Mingus wrote it as an elegy for saxophonist Lester Young, who had died two months prior to the recording session and who was known for wearing unusually broad-brimmed pork pie hats. These were "busted down" by Young himself, from hats that might better be described as Homburgs, but which he only purchased in "Negro districts". This was since, according to an interview with Young in the November 1949 edition of Our World, "You can't get the right type in a 'gray' neighborhood". In June 2026, CBS News included the song in its list of the 250 essential American songs of the past 250 years.

==Lyrics==

Originally written as an instrumental piece, lyrics have been added on a number of occasions. Rahsaan Roland Kirk performed lyrics for the song on his 1976 album, The Return of the 5000 Lb. Man. Joni Mitchell did so on her 1979 album Mingus. English folk singer June Tabor recorded it with Kirk's lyrics on an album of jazz standards released in 1989. Lyrics have also been added by Vin D'Onofrio (whose version was recorded by the Japanese singer and pianist, Chie Ayado) and by the American jazz artist Lauren Hooker. Hooker's lyrics differ radically from those in earlier versions in that they address the experience of domestic abuse, perpetrated by a man who wears a pork pie hat, rather than celebrating the life and music of Lester Young in the manner favored by Kirk and Mitchell.

== Other versions ==

Mingus re-released the song on his 1963 album Mingus Mingus Mingus Mingus Mingus as "Theme for Lester Young" and on 1977's Three or Four Shades of Blues.

An early indication of the song's cross-genre appeal came in 1966, when it was recorded by the British folk guitar duo, Bert Jansch and John Renbourn.

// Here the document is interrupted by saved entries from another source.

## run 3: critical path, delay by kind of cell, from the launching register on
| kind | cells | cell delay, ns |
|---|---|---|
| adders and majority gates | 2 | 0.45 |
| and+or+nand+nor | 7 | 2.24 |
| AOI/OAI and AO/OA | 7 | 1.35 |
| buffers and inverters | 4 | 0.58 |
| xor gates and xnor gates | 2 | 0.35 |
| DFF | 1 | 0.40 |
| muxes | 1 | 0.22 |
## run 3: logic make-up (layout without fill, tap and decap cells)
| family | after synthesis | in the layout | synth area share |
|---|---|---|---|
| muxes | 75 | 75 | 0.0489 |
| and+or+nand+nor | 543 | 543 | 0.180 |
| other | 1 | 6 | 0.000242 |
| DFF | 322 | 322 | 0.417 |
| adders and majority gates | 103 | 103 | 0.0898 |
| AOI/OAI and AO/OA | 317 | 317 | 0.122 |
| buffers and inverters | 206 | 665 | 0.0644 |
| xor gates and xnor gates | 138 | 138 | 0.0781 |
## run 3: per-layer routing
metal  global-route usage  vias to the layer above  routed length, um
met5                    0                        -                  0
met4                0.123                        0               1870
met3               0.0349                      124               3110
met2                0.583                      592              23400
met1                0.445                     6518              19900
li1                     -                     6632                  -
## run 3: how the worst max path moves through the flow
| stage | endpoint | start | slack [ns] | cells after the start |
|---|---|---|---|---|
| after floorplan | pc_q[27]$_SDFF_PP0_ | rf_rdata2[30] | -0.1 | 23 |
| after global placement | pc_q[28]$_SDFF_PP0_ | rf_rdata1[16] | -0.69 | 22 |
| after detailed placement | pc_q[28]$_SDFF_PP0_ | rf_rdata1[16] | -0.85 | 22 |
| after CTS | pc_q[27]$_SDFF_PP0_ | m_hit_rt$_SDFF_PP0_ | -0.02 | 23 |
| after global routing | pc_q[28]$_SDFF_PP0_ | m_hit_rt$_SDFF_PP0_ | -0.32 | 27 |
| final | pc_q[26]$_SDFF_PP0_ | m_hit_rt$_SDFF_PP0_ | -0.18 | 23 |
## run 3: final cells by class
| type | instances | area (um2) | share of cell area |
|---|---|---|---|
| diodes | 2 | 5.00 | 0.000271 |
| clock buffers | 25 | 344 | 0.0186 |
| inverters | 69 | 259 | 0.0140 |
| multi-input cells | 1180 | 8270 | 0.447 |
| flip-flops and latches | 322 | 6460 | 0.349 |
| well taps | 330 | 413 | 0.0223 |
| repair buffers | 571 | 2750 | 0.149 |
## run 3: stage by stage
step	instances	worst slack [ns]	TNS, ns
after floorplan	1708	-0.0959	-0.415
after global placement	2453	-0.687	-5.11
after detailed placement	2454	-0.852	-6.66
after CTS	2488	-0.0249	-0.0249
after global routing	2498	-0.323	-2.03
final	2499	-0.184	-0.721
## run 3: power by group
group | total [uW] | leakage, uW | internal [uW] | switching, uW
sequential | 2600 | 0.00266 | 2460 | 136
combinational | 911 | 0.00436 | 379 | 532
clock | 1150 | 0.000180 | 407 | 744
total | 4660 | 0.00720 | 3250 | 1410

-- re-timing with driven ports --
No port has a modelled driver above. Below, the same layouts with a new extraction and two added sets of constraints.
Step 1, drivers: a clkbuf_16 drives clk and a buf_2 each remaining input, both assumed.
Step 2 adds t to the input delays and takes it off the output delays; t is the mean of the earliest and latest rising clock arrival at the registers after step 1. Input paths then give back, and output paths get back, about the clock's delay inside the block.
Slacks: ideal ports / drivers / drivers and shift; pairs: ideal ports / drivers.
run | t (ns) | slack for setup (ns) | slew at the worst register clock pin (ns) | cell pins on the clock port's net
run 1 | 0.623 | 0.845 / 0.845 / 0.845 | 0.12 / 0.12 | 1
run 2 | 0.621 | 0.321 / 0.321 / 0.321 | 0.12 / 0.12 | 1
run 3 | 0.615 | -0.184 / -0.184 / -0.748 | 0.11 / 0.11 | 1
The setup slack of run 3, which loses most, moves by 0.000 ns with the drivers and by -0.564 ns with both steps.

Rather than offering a tightly arranged collaboration between the two musicians, Jansch and Renbourn's rendition was recorded in hard stereo, with each guitarist offering a different interpretation of the tune. When Jansch and Renbourn formed Pentangle the next year, a group arrangement of the song became a fixture in their set, and a version recorded live at the Royal Festival Hall in London was released on Sweet Child in 1968. Though Pentangle included a lead vocalist and three of the four instrumentalists also sang, no attempt was made to add lyrics or scat. Renbourn returned to it again in 1985, this time with the American blues guitarist, Stefan Grossman.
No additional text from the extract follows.